Say bye-bye to spinning rust: Soon most PCs won't have hard drives


They've been a fixture of the computing industry for 60 years, but in 2018, hard drives will be pushed aside by storage systems using memory chips in PCs, an analyst firm predicts.
Hard drives revolutionized computing when IBM commercialized the first, RAMAC, in 1956. They read and write ones and zeros as tiny patches of magnetic information on rotating platters. But they don't fit well in phones, thumb drives and camera memory cards, which use a type of memory chips called flash instead. PCs with hard drives remain common, but the fastest machines use banks of flash memory called a solid-state drive (SSD) instead.
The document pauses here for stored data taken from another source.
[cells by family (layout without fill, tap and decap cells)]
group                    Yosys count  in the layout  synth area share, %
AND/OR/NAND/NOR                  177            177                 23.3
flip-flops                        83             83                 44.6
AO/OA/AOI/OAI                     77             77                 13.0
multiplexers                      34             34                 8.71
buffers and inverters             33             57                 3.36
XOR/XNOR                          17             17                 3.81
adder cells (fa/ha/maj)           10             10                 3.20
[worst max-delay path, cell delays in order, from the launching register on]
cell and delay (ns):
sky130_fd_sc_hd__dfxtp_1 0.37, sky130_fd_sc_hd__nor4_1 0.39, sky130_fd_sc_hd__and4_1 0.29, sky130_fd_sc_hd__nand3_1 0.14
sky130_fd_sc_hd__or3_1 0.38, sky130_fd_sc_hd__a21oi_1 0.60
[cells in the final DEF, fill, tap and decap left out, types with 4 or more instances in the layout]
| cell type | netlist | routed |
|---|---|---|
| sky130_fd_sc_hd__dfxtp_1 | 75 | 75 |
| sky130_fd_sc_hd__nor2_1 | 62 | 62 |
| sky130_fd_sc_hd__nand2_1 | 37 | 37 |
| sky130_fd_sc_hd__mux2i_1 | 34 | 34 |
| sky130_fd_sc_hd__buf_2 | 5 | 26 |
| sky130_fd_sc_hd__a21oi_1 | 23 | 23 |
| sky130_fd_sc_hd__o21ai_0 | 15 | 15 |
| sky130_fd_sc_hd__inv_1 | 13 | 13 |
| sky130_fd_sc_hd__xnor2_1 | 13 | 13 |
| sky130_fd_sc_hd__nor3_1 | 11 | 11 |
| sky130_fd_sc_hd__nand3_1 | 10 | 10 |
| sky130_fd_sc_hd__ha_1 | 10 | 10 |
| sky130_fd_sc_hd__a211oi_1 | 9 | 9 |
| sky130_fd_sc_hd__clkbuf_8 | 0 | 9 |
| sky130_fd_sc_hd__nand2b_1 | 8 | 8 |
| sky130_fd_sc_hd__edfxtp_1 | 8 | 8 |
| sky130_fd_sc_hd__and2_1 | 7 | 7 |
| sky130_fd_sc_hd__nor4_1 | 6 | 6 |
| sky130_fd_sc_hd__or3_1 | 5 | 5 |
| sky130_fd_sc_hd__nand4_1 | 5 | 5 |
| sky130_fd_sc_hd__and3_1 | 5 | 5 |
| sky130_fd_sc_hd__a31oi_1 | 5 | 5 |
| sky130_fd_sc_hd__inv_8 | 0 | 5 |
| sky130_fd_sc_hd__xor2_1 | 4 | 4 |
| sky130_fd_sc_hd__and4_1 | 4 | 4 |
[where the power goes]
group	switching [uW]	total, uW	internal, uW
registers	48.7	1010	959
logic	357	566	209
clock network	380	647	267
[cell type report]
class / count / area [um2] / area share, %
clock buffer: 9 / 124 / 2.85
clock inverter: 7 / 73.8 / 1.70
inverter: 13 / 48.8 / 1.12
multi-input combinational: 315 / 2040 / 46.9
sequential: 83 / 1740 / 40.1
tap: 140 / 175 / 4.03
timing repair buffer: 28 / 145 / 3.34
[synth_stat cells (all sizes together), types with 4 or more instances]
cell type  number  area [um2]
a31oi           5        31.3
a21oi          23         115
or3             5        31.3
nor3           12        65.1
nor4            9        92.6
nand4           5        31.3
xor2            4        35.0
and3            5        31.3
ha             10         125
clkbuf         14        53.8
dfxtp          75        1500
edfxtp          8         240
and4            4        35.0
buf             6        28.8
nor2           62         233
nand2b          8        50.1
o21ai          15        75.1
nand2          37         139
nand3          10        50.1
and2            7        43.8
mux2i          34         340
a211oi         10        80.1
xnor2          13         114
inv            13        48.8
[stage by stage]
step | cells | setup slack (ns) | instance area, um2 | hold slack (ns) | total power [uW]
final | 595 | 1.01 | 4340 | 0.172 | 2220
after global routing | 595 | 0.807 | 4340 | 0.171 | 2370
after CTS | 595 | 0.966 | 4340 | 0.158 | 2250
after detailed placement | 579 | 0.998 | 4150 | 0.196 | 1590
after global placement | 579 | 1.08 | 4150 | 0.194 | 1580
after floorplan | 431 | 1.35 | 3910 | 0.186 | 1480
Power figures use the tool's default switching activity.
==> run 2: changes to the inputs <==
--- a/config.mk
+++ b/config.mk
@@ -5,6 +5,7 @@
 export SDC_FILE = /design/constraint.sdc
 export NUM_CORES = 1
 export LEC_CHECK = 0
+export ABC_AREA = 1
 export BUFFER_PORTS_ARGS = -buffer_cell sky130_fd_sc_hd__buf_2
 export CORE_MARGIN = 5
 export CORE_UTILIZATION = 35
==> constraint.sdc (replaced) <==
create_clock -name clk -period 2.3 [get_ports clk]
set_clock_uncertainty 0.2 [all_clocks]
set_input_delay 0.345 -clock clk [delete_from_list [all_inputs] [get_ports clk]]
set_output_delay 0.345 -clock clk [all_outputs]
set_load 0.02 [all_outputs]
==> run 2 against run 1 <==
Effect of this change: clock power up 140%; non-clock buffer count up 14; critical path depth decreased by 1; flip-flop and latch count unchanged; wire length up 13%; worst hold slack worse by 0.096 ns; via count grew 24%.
SSDs no longer are exotic. This year, 33 percent of PCs sold will come with SSDs, but that should grow to 56 percent in 2018, analyst firm TrendForce forecast Monday.
That's good news for consumers, since SSDs are much faster than hard drives at letting computers turn on, load apps and store files. Check my colleague Dong Ngo's SSD upgrade guide if you want to give your PC a speed boost.
Wags call hard drives "spinning rust," but they still have big advantages over SSDs. For one thing, they're more spacious and cheaper. A top-ranked Crucial MX300 SSD costs $130 for 525GB model, but that much money will get you eight times the storage space for a hard drive. SSDs wear out faster as the data in an individual memory cell is overwritten over and over. And companies buy hard drives by the thousand for cloud-computing services like photo sharing, online backup and document editing.
So, while SSDs are ascendant, don't count hard drives out as obsolete.